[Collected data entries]
::::
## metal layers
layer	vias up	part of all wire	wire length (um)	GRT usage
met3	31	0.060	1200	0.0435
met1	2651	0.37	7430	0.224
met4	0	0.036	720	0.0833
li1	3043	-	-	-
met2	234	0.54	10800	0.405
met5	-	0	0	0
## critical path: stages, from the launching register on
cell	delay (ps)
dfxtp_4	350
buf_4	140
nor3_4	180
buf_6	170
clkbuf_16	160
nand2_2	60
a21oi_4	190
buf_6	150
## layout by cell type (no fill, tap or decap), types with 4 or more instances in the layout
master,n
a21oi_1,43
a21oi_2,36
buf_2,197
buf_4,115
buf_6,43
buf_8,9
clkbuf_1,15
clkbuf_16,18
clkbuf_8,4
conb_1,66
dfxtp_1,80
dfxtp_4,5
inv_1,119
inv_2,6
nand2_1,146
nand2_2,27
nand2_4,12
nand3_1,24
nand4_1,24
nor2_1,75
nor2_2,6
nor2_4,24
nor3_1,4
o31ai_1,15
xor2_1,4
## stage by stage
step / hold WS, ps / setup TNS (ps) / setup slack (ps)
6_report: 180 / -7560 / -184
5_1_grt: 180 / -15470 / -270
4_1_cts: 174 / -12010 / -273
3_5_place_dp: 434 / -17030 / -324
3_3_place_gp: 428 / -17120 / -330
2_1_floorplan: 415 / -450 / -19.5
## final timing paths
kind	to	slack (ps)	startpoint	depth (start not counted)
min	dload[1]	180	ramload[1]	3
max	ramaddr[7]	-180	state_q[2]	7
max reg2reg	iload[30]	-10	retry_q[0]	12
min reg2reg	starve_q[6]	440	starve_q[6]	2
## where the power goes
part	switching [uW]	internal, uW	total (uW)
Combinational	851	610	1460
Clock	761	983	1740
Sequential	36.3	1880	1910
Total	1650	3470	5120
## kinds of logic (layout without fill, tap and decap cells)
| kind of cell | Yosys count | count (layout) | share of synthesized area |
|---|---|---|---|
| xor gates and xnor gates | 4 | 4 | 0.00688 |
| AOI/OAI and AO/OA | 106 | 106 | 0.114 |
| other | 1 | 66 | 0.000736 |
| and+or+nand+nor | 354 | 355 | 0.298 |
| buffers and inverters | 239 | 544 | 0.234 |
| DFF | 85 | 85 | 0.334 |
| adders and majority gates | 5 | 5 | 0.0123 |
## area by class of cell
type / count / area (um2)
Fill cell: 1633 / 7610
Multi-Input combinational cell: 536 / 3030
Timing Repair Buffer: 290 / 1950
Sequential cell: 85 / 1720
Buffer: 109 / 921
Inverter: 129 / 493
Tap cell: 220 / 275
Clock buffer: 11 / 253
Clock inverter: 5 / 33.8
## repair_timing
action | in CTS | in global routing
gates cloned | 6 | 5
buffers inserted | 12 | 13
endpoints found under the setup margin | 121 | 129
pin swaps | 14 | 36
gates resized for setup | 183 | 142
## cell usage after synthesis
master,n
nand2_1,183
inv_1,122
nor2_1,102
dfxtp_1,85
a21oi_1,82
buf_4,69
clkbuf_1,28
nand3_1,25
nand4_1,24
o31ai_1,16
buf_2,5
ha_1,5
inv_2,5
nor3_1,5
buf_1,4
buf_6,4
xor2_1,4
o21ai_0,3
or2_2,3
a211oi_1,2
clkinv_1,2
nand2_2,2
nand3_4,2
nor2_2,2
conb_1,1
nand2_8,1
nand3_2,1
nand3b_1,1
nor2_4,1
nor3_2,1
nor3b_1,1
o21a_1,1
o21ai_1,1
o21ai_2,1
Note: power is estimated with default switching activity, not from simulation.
`src/rtl/ddr_rd_arbiter.sv`:
```
// ddr_rd_arbiter: round-robin owner of the shared DDR read port; drives the read-mux select
// Ports:
//   clk, rst_n                         clock, asynchronous active-low reset
//   req_weights/req_bias/req_data      level requests from the three loaders
//   len_weights/len_bias/len_data      transfer length in 64-bit words, sampled at grant
//   ddr_conf                           muxed conf pulse from the granted loader
//   ddr_fifo_req, ddr_fifo_empty       muxed pop request and FIFO empty; a beat is req & ~empty
//   switch                             mux select: 0 idle, 1 weights, 2 bias, 3 data
//   grant, done                        one-hot grant and one-cycle done pulse {data,bias,weights}
//   busy                               high outside IDLE
//   err_beat                           sticky flag for a pop beat seen outside XFER
module ddr_rd_arbiter #(
    parameter int SINGLE_LEN = 20
) (
    input  logic                  clk,
    input  logic                  rst_n,
    input  logic                  req_weights,
    input  logic                  req_bias,
    input  logic                  req_data,
    input  logic [SINGLE_LEN-1:0] len_weights,
    input  logic [SINGLE_LEN-1:0] len_bias,
    input  logic [SINGLE_LEN-1:0] len_data,
    input  logic                  ddr_conf,
    input  logic                  ddr_fifo_req,
    input  logic                  ddr_fifo_empty,
    output logic [1:0]            switch,
    output logic [2:0]            grant,
    output logic [2:0]            done,
    output logic                  busy,
    output logic                  err_beat
);
    typedef enum logic [1:0] {IDLE, GRANT, XFER, DONE} state_t;
    state_t                state_q, state_d;
    logic [1:0]            switch_q, switch_d, rr_q, rr_d, ch_q, ch_d, c1, c2, sel;
    logic [2:0]            grant_q, grant_d, done_q, done_d, req;
    logic                  err_q, err_d, beat;
    logic [SINGLE_LEN-1:0] cnt_q, cnt_d, len_q, len_d, sel_len;
    function automatic logic [1:0] nxt(input logic [1:0] i);
        return i == 2'd2 ? 2'd0 : i + 2'd1;
    endfunction
    assign req  = {req_data, req_bias, req_weights};
    assign beat = ddr_fifo_req & ~ddr_fifo_empty;
    // rr_q holds the channel with top priority; search forward from it
    assign c1      = nxt(rr_q);
    assign c2      = nxt(c1);
    assign sel     = req[rr_q] ? rr_q : req[c1] ? c1 : c2;
    assign sel_len = sel == 2'd0 ? len_weights : sel == 2'd1 ? len_bias : len_data;
    always_comb begin
        state_d  = state_q;
        switch_d = switch_q;
        grant_d  = grant_q;
        done_d   = '0;
        rr_d     = rr_q;
        ch_d     = ch_q;
        cnt_d    = cnt_q;
        len_d    = len_q;
        err_d    = err_q | (beat & (state_q != XFER));
        case (state_q)
            IDLE: if (|req) begin
                state_d  = GRANT;
                ch_d     = sel;
                len_d    = sel_len;
                cnt_d    = '0;
                switch_d = sel + 2'd1;
                grant_d  = 3'b001 << sel;
            end
            GRANT: if (ddr_conf) state_d = len_q == '0 ? DONE : XFER;
            XFER: if (beat) begin
                cnt_d = cnt_q + 1'b1;
                // completion on the last beat keeps the counter from ever wrapping
                if (cnt_q == len_q - 1'b1) state_d = DONE;
            end
            DONE: begin
                state_d = IDLE;
                rr_d    = nxt(ch_q);
            end
            default: state_d = IDLE;
        endcase
        if (state_d == DONE && state_q != DONE) begin
            switch_d = 2'd0;
            grant_d  = '0;
            done_d   = 3'b001 << ch_q;
        end
    end
    always_ff @(posedge clk or negedge rst_n) begin
        if (!rst_n) begin
            state_q  <= IDLE;
            switch_q <= '0;
            grant_q  <= '0;
            done_q   <= '0;
            rr_q     <= '0;
            ch_q     <= '0;
            cnt_q    <= '0;
            len_q    <= '0;
            err_q    <= 1'b0;
        end else begin
            state_q  <= state_d;
            switch_q <= switch_d;
            grant_q  <= grant_d;
            done_q   <= done_d;
            rr_q     <= rr_d;
            ch_q     <= ch_d;
            cnt_q    <= cnt_d;
            len_q    <= len_d;
            err_q    <= err_d;
        end
    end
    assign switch   = switch_q;
    assign grant    = grant_q;
    assign done     = done_q;
    assign busy     = state_q != IDLE;
    assign err_beat = err_q;
endmodule
```
`config.mk`:
```
export PLATFORM = sky130hd
export DESIGN_NAME = ddr_rd_arbiter
export DESIGN_NICKNAME = d
export VERILOG_FILES = /design/src/rtl/ddr_rd_arbiter.sv
export SDC_FILE = /design/constraint.sdc
export NUM_CORES = 1
export LEC_CHECK = 0
export BUFFER_PORTS_ARGS = -buffer_cell sky130_fd_sc_hd__buf_2
export CAP_MARGIN = 40
export CORE_MARGIN = 8
export CORE_UTILIZATION = 40
export CTS_BUF_LIST = sky130_fd_sc_hd__clkbuf_2
export CTS_CLUSTER_DIAMETER = 60
export DETAILED_ROUTE_END_ITERATION = 6
export HOLD_SLACK_MARGIN = 0.12
export RECOVER_POWER = 50
export SLEW_MARGIN = 5
export SYNTH_ARGS = -nofsm -noshare
export SYNTH_HDL_FRONTEND = slang
export SYNTH_SLANG_ARGS = --single-unit
```
`constraint.sdc`:
```
create_clock -name clk -period 2.38 [get_ports clk]
set_clock_uncertainty 0.05 [all_clocks]
set_input_delay 0.238 -clock clk [delete_from_list [all_inputs] [get_ports clk]]
set_output_delay 0.238 -clock clk [all_outputs]
set_load 0.005 [all_outputs]
```
* Yosys cells after proc, flatten, opt, wreduce, memory -nomap -nowiden
Cells that the tools add are included.
** Storage, ports and cells
- Bits in registers :: 55
- Input bits :: 68
- Output and inout port bits :: 10
- Word-level logic and storage cells :: 75
** Operators by class
- Add/sub/neg operators :: 6
- Order comparisons :: 2
- Eq/ne operators :: 13
- Shift operators :: 2
- Muxes and demuxes :: 27
- Bitwise logic cells :: 4
- Reductions and logical operators :: 12
** Operators with widths (count)
- $mux 20 :: 4
- $pmux 20 s2 :: 1
- $mux 2 :: 12
- $add 20x1->20 const B :: 1
- $eq 20x20->1 :: 1
- $logic_not 20->1 :: 1
- $sub 20x1->20 const B :: 1
- $eq 2x2->1 const B :: 6
- $mux 3 :: 4
- $add 2x1->2 const B :: 4
- $ne 2x2->1 const B :: 4
- $pmux 2 s4 :: 1
- $reduce_bool 2->1 :: 4
- $lt 2x3->1 const B :: 2
- $shl 1x2->3 const A :: 2
- $bmux 1 s2 :: 2
- $eq 2x1->1 const B :: 2
- $logic_not 2->1 :: 2
- $reduce_and 2->1 :: 2
- $mux 1 :: 3
- $reduce_and 3->1 :: 1
- $reduce_or 3->1 :: 1
- $and 1x1->1 :: 2
- $logic_and 1x1->1 :: 1
- 2 further kinds :: 2

* Logic depth before layout (Yosys ltp)
Gate-level depths: netlist of the first run.
- Word-level depth :: 10
- Mapped depth :: 11
- Depth with buffers taken out :: 10

* Least setup slack after synthesis of the first run
Ideal clock, no wire load.
- Path kind :: register -> register
- Start :: register len_q[0]
- End :: register grant_q[0], in the netlist grant[0]
- Setup time :: 0.121 ns
- Arrival time :: 2.311 ns
- Data required time :: 2.209 ns
- Setup slack :: -0.102 ns
- Stages on the path, launching flop included :: 10
- Buffers on the path :: 0
- Clock period less this slack :: 2.482 ns
- Cell sequence :: dfrtp_1 > inv_1 > ha_1 > or4b_4 > o21ai_2 > o311a_1 > nor3_1 > nor4_1 > a41oi_2 > a22o_1
** Between the ends
- Word-level cells in the longest chain between the ends :: 9
- Elaborated cells on any way between the ends :: 14
- Classes of those cells :: add/sub: 1; eq/ne: 2; mux: 6; reduce/logical: 5
** RTL lines
- start, declared :: line 37 : logic [SINGLE_LEN-1:0] cnt_q, cnt_d, len_q, len_d, sel_len;
- start signal, assigned :: line 104 : len_q <= len_d;
- $sub 20x1->20 :: line 71 : if (cnt_q == len_q - 1'b1) state_d = DONE;
- $eq 20x20->1 :: line 71
- $mux 2 :: line 71
- $mux 2 :: line 68 : XFER: if (beat) begin
- $pmux 2 s4 * :: line 58 : case (state_q)
- $eq 2x2->1 * :: line 79 : if (state_d == DONE && state_q != DONE) begin
- $logic_and 1x1->1 * :: line 79
- $reduce_bool 2->1 (no source line)
- $reduce_and 2->1 (no source line)
- end signal, assigned :: line 99 : grant_q <= grant_d;
- end, declared :: line 35 : logic [2:0] grant_q, grant_d, done_q, done_d, req;
Mark *: on every way between the ends. The rest lies on a longest branch, timed or not.
A chain may end at the register's enable or synchronous reset.

* Final worst setup path of the first run
- Start :: register len_q[1]
- End :: register grant_q[2], in the netlist grant[2]
Same word-level chain as after synthesis.

==> results of run 1 <==
[cell type report]
type	instances	area [sq um]	area share
multi-input combinational	327	2160	0.4225
sequential	55	1379	0.2698
timing repair buffer	186	1351	0.2644
tap	108	135.1	0.02644
inverter	10	37.54	0.007344
clock buffer	5	25.02	0.004896
clock inverter	3	18.77	0.003672
antenna	2	5.005	0.0009792
[through the flow]
step           cell area, sq um  power (uW)
6_report                   5111        5120
5_1_grt                    5111        5509
2_1_floorplan              3592        3278
4_1_cts                    5081        5031
3_3_place_gp               4444        4414
3_5_place_dp               4444        4459
[per-layer routing]
layer  GRT usage  part of all wire  wire length, microns  vias to the layer above
met1      0.2187              0.46                  5069                     1654
met3     0.04058             0.052                   568                       18
met5           0                 0                     0                        -
met4     0.05495             0.018                   194                        0
li1            -                 -                     -                     1817
met2      0.2921              0.47                  5152                      102
[worst max-delay path, cell delays in order (launching register included)]
cell     delay (ns)
dfrtp_1        0.46
inv_2          0.08
ha_4           0.14
or4b_4         0.53
o21ai_2        0.18
o311a_1        0.23
nor3_1         0.07
nor4_2         0.35
a41oi_4        0.20
a22o_1         0.21
[cells by family after synthesis]
kind of cell,Yosys count
simple gates,172
compound gates,92
flops,55
xor+xnor,37
buf+inv,33
mux,21
fa+ha+maj,5
[path summary, 6_finish.rpt]
path,startpoint,to,cells past startpoint
max,len_q[1],grant[2],9
min in group asynchronous,rst_n,cnt_q[0],2
min,len_bias[5],len_q[5],5
max reg2reg,len_q[1],grant[2],9
max in group asynchronous,rst_n,len_q[6],3
min reg2reg,err_beat,err_beat,1
[power groups by stage]
stage | logic [uW] | registers (uW) | clock network [uW]
6_report | 3260 | 1470 | 389
5_1_grt | 3570 | 1510 | 433
4_1_cts | 3160 | 1470 | 403
3_5_place_dp | 2980 | 1480 | 0
3_3_place_gp | 2940 | 1470 | 0
2_1_floorplan | 1810 | 1470 | 0
[sequential cells by signal, summed over array words and instances, names as in the netlist]
signal and count:
rr_q 2, err_beat 1, ch_q 2, switch 2, grant 3, state_q 2
len_q 20, done 3, cnt_q 20
[synthesized netlist by cell type (all sizes together) (7+ instances only)]
master  count
nand2      45
inv        10
a31oi       7
o21ai      35
or3         7
nor4        9
xor2       19
mux2i      21
nor2       52
a21oi      27
dfrtp      55
xnor2      18
nand3       9
clkbuf     19
nand4       9
nor3       10
[placed cells by master (no fill, tap or decap), types with 3 or more instances in the layout]
cell type / count
buf_2: 76
dfrtp_1: 53
buf_4: 53
nor2_1: 52
dlygate4sd3_1: 52
nand2_1: 45
o21ai_0: 33
a21oi_1: 27
mux2i_1: 20
xor2_1: 19
xnor2_1: 18
nand4_1: 9
nand3_1: 9
inv_1: 8
nor3_1: 8
or3_1: 7
clkbuf_2: 6
nor2b_1: 5
a31oi_1: 5
nor4_1: 4
nand2b_1: 4
a22o_1: 4
ha_1: 4
or2_2: 3
nor4_2: 3
[repair_timing]
action	4_1_cts	5_1_grt
endpoints found under the setup margin	9	10
hold buffers	52	0
resized for setup	8	6
setup buffers	3	2
hold endpoints to repair	64	0
pin swaps	7	2
gates cloned	0	0
==> flow_summary.yaml, run 1 <==
yosys:
  yosys_warnings: 0
  yosysTopAreaCell: "dfrtp_1"
  ys.flop_type: "dfrtp_1"
  synth_simple_gate_area_frac: 0.2499
  synth_top_area_share: 0.3850
  yosysUniqueCellTypes: 60
  synth-async-reset-ratio: 1.000
  avgSynthCellArea_sq_um: 8.614
  synth_compound_area_frac: 0.1607
  synthMuxAreaShare: 0.05880
  seq_area_frac_synth: 0.3850
  synthTopCellsByArea: "dfrtp_1 39%, mux2i_1 5.9%, nor2_1 5.5%"
  synth-edff-count: 0
  synth-xor-area-share: 0.09065
  netlist_area_sq_um: 3575
  ys_ff_latch: 55
  synthAdderAreaFrac: 0.01750
  synth_top_family_by_area: "simple AND/OR/NAND/NOR gates"
  synth_nets: 488
  syn_inst: 415
power:
  power_density_nw_per_um2: 1002
  power_frac_comb: 0.636
  power_switching_uw: 2299
  pwr-share-seq: 0.288
  p_clk_frac: 0.076
  ir_drop_uv: 1052
  p_int_uw: 2821
  p_leak_uw: 0.002297
  switching_share: 0.4490
timing:
  setup_viol: 9
  slew_viol_final: 0
  maxSlewHeadroom: 0.1114
  finalHoldViolations: 0
  finalCriticalPeriod_ns: 2.567
  layout_setup_ws_ns: -0.1866
  max_freq_ghz: 0.3896
  rsz0062_at_grt: "yes"
  finalSetupTns_ns: -1.394
  post-route-period-util: 1.078
  hold-worst-slack_ns: 0.1214
  worst_pin_slew_ns: 1.333
worst_setup_path:
  path_class: "reg2reg"
  start_kind: "flip-flop"
  end_kind: "flip-flop"
  path_max_fanout: 5
  reg2reg_slack_ns: -0.19
  arrival_ns: 2.94
  required_ns: 2.76
clocking:
  clock_sinks: 55
  clk_pin_slew_worst_paths_ns: 0.31
  ctsHtreeMaxLevel: 2
  cts_made_buffers: 5
  clk_path_buf_depth: 2
  clock_latency_ns: 0.48
  clockRootBuffer: "clkbuf_2"
  cts_tree: "done"
drt:
  dr.first_iter.drc_count: 126
  vias_per_cell: 5.159
  via_count: 3591
  wl_microns: 10990
  detail_route.wl_per_cell_microns: 15.78
  antenna_left: 0
  drtPass1Iterations: 7
  drcViolationCount: 0
worst_hold_path:
  holdCritPathClass: "in2reg"
global_routing:
  antenna_found_initial: 2
  grt_max_degree: 42
  grt_usage: 0.1756
  grt_pass1_vias: 3718
  grt_pass1_wl_microns: 18110
  grt_overflow: 0
layout:
  finalNonFillerCells: 696
  area_growth_pct: 42.98
  fillers: 798
  finish.utilization: 0.5890
  drive_above_1_share: 0.2867
  nets: 658
floorplan:
  start_util: 0.4119
  dieArea_sq_um: 12220
  die_y_microns: 110.5
  placementRows: 34
  io_pins: 78
  die_x_microns: 110.5
  core_area_sq_um: 8678
placed_design:
  hpwl_microns: 7643
  dp_cells: 629
  place.gp.congestion: 0.8554
  dp_slack_ns: -0.2009
  io_buffers: 77
job:
  cap_violations: 0
status:
  status: "finished, violations left"
  violations: "negative setup slack"
No activity file was read; power rests on OpenSTA's default activity.
==> inputs of run 2 (changes only) <==
--- a/config.mk
+++ b/config.mk
@@ -7,12 +7,15 @@
 export LEC_CHECK = 0
 export BUFFER_PORTS_ARGS = -buffer_cell sky130_fd_sc_hd__buf_2
 export CAP_MARGIN = 40
+export CELL_PAD_IN_SITES_DETAIL_PLACEMENT = 0
+export CELL_PAD_IN_SITES_GLOBAL_PLACEMENT = 1
 export CORE_MARGIN = 8
-export CORE_UTILIZATION = 40
+export CORE_UTILIZATION = 38
 export CTS_BUF_LIST = sky130_fd_sc_hd__clkbuf_2
 export CTS_CLUSTER_DIAMETER = 60
 export DETAILED_ROUTE_END_ITERATION = 6
 export HOLD_SLACK_MARGIN = 0.12
+export PLACE_DENSITY_LB_ADDON = 0.1
 export RECOVER_POWER = 50
 export SLEW_MARGIN = 5
 export SYNTH_ARGS = -nofsm -noshare
==> flow_summary.yaml, run 2 (synthesis gave the netlist of run 1 again) <==
status:
  status: "finished, violations left"
  violations: "max-capacitance violations, max-slew violations, negative setup slack"
worst_setup_path:
  worstPathCellList: "inv_2 > ha_4 > or4b_4 > nor4b_4 > nor3b_2 > a31oi_2 > buf_4 > nor4_4 > a31oi_4 > buf_4 > nor3_2"
  path_class: "reg2reg"
  path_max_fanout: 5
  rr_endpoint: "done[1]"
  required_ns: 2.71
  cpMostUsedCell: "buf_4"
  r2r_cells: 11
  r2r_start: "len_q[1]"
  arrival_ns: 2.91
  end_kind: "flip-flop"
  max_stage_delay_ns: 0.51
  start_kind: "flip-flop"
  crit_slowest_cell: "or4b_4"
  reg2reg_slack_ns: -0.20
clocking:
  clock_latency_ns: 0.46
  cts_tree: "done"
  cts_made_buffers: 5
  clk_pin_slew_worst_paths_ns: 0.31
  clock_sinks: 55
  ctsHtreeMaxLevel: 2
  clk_path_buf_depth: 2
  clockRootBuffer: "clkbuf_2"
power:
  ir_drop_uv: 951.4
  p_leak_uw: 0.002274
  power_uw: 5228
  power_density_nw_per_um2: 1040
timing:
  setup_viol: 9
  layout_setup_ws_ns: -0.1978
  max_freq_ghz: 0.3879
  maxSlewHeadroom: -0.02740
  rsz0062_at_grt: "yes"
  worst_pin_slew_ns: 1.541
  finalCriticalPeriod_ns: 2.578
  finalSetupTns_ns: -1.297
  post-route-period-util: 1.083
  finalHoldViolations: 0
  slew_viol_final: 28
drt:
  vias_per_cell: 5.071
  drtPass1Iterations: 5
  drcViolationCount: 0
  via_count: 3489
  antenna_left: 0
  detail_route.wl_per_cell_microns: 15.21
  wl_microns: 10460
  dr.first_iter.drc_count: 116
worst_hold_path:
  worstHoldStart: "len_data[14]"
  holdCritPathClass: "in2reg"
  hold_end: "len_q[14]"
  min_path_cells: 5
placed_design:
  dp_cells: 635
  place.gp.congestion: 0.9200
  hpwl_microns: 7577
  io_buffers: 77
layout:
  finalNonFillerCells: 688
  most-common-layout-cells: "76 x buf_2, 58 x buf_4, 53 x dfrtp_1"
  multi_input_area_sq_um: 2150
  diodes: 0
  seq_area_sq_um: 1379
  nets: 649
  area_growth_pct: 40.60
  mostFrequentLayoutCell: "buf_2"
  fillers: 871
  top_regs: "cnt_q: 20 flops, len_q: 20 flops"
  drive_above_1_share: 0.3050
global_routing:
  grt_overflow: 0
  antenna_found_initial: 0
  grt_usage: 0.1710
  grt_max_degree: 42
  grtUsageMet1: 0.2239
  busiest_layer: "met2"
  grtUsageMet2: 0.2773
  grt_pass1_vias: 3677
  grt_util_met3: 0.04153
  grt_pass1_wl_microns: 17970
floorplan:
  dieArea_sq_um: 12770
  placementRows: 35
  core_area_sq_um: 9196
  die_x_microns: 113.0
  start_util: 0.3887
  die_y_microns: 113.0
  io_pins: 78
job:
  cap_violations: 1
run 2: cell types whose count changed in the layout (fill, tap and decap cells not counted), sizes merged:
cell / previous run / this run
diode: 2 / 0
dlygate4sd3: 52 / 38
buf: 131 / 136
clkinv: 2 / 1
bufinv: 0 / 1
run 2: how the worst max path moves through the flow:
| stage | cells past startpoint | to | startpoint | slack (ns) |
|---|---|---|---|---|
| 2_1_floorplan | 9 | grant[0] | len_q[0] | -0.04 |
| 3_3_place_gp | 9 | grant[1] | len_q[1] | -0.18 |
| 3_5_place_dp | 9 | switch[1] | len_q[1] | -0.21 |
| 4_1_cts | 9 | done[2] | len_q[1] | -0.20 |
| 5_1_grt | 9 | done[2] | len_q[1] | -0.33 |
| 6_report | 11 | done[1] | len_q[1] | -0.20 |
run 2: metrics by stage:
stage                 util  worst slack, ns  hold WS [ns]  cell area [sq um]
floorplan                -         -0.03507       -0.1076               3592
global placement    0.4861          -0.1783        0.2497               4471
detailed placement  0.4861          -0.2096        0.2564               4471
CTS                 0.5427          -0.1955        0.1211               4991
global route        0.5465          -0.3282        0.1314               5026
finish              0.5465          -0.1978        0.1433               5026
run 2: worst max-delay path: cells and delay by family (launching register included):
family	cells	cell delay, ns
simple gates	5	1.00
flops	1	0.46
compound gates	2	0.46
buf+inv	3	0.39
fa+ha+maj	1	0.13
run 2: routing by layer:
| layer | vias to the layer above | routed length [microns] |
|---|---|---|
| met1 | 1589 | 4962 |
| met2 | 98 | 4719 |
| met4 | 0 | 209 |
| met5 | - | 0 |
| li1 | 1789 | - |
| met3 | 13 | 572 |
run 2: cell type report:
class / instances / area share
multi-input cells: 327 / 0.4277
inverters: 10 / 0.007468
clock buffers: 5 / 0.004979
flip-flops and latches: 55 / 0.2743
clock inverters: 3 / 0.009460
repair buffers: 177 / 0.2484
well taps: 111 / 0.02763
run 2: what timing repair did:
action | 4_1_cts | 5_1_grt
hold buffers | 38 | 0
setup buffers | 5 | 2
resized for setup | 8 | 7
pin swaps | 9 | 5
hold endpoints to repair | 48 | 0
endpoints found under the setup margin | 9 | 9
run 2: power by group:
group	internal [uW]	total (uW)	switching, uW
Sequential	1210	1480	269
Clock	184	500	316
Combinational	1570	3250	1680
::::
## Exercise requirements
In the entries above, find the line with "## layout by" and the line with "Clock inverter: 5 / 33.8", then set down exactly those two and every line between them, nothing else.

## Task response
## layout by cell type (no fill, tap or decap), types with 4 or more instances in the layout
master,n
a21oi_1,43
a21oi_2,36
buf_2,197
buf_4,115
buf_6,43
buf_8,9
clkbuf_1,15
clkbuf_16,18
clkbuf_8,4
conb_1,66
dfxtp_1,80
dfxtp_4,5
inv_1,119
inv_2,6
nand2_1,146
nand2_2,27
nand2_4,12
nand3_1,24
nand4_1,24
nor2_1,75
nor2_2,6
nor2_4,24
nor3_1,4
o31ai_1,15
xor2_1,4
## stage by stage
step / hold WS, ps / setup TNS (ps) / setup slack (ps)
6_report: 180 / -7560 / -184
5_1_grt: 180 / -15470 / -270
4_1_cts: 174 / -12010 / -273
3_5_place_dp: 434 / -17030 / -324
3_3_place_gp: 428 / -17120 / -330
2_1_floorplan: 415 / -450 / -19.5
## final timing paths
kind	to	slack (ps)	startpoint	depth (start not counted)
min	dload[1]	180	ramload[1]	3
max	ramaddr[7]	-180	state_q[2]	7
max reg2reg	iload[30]	-10	retry_q[0]	12
min reg2reg	starve_q[6]	440	starve_q[6]	2
## where the power goes
part	switching [uW]	internal, uW	total (uW)
Combinational	851	610	1460
Clock	761	983	1740
Sequential	36.3	1880	1910
Total	1650	3470	5120
## kinds of logic (layout without fill, tap and decap cells)
| kind of cell | Yosys count | count (layout) | share of synthesized area |
|---|---|---|---|
| xor gates and xnor gates | 4 | 4 | 0.00688 |
| AOI/OAI and AO/OA | 106 | 106 | 0.114 |
| other | 1 | 66 | 0.000736 |
| and+or+nand+nor | 354 | 355 | 0.298 |
| buffers and inverters | 239 | 544 | 0.234 |
| DFF | 85 | 85 | 0.334 |
| adders and majority gates | 5 | 5 | 0.0123 |
## area by class of cell
type / count / area (um2)
Fill cell: 1633 / 7610
Multi-Input combinational cell: 536 / 3030
Timing Repair Buffer: 290 / 1950
Sequential cell: 85 / 1720
Buffer: 109 / 921
Inverter: 129 / 493
Tap cell: 220 / 275
Clock buffer: 11 / 253
Clock inverter: 5 / 33.8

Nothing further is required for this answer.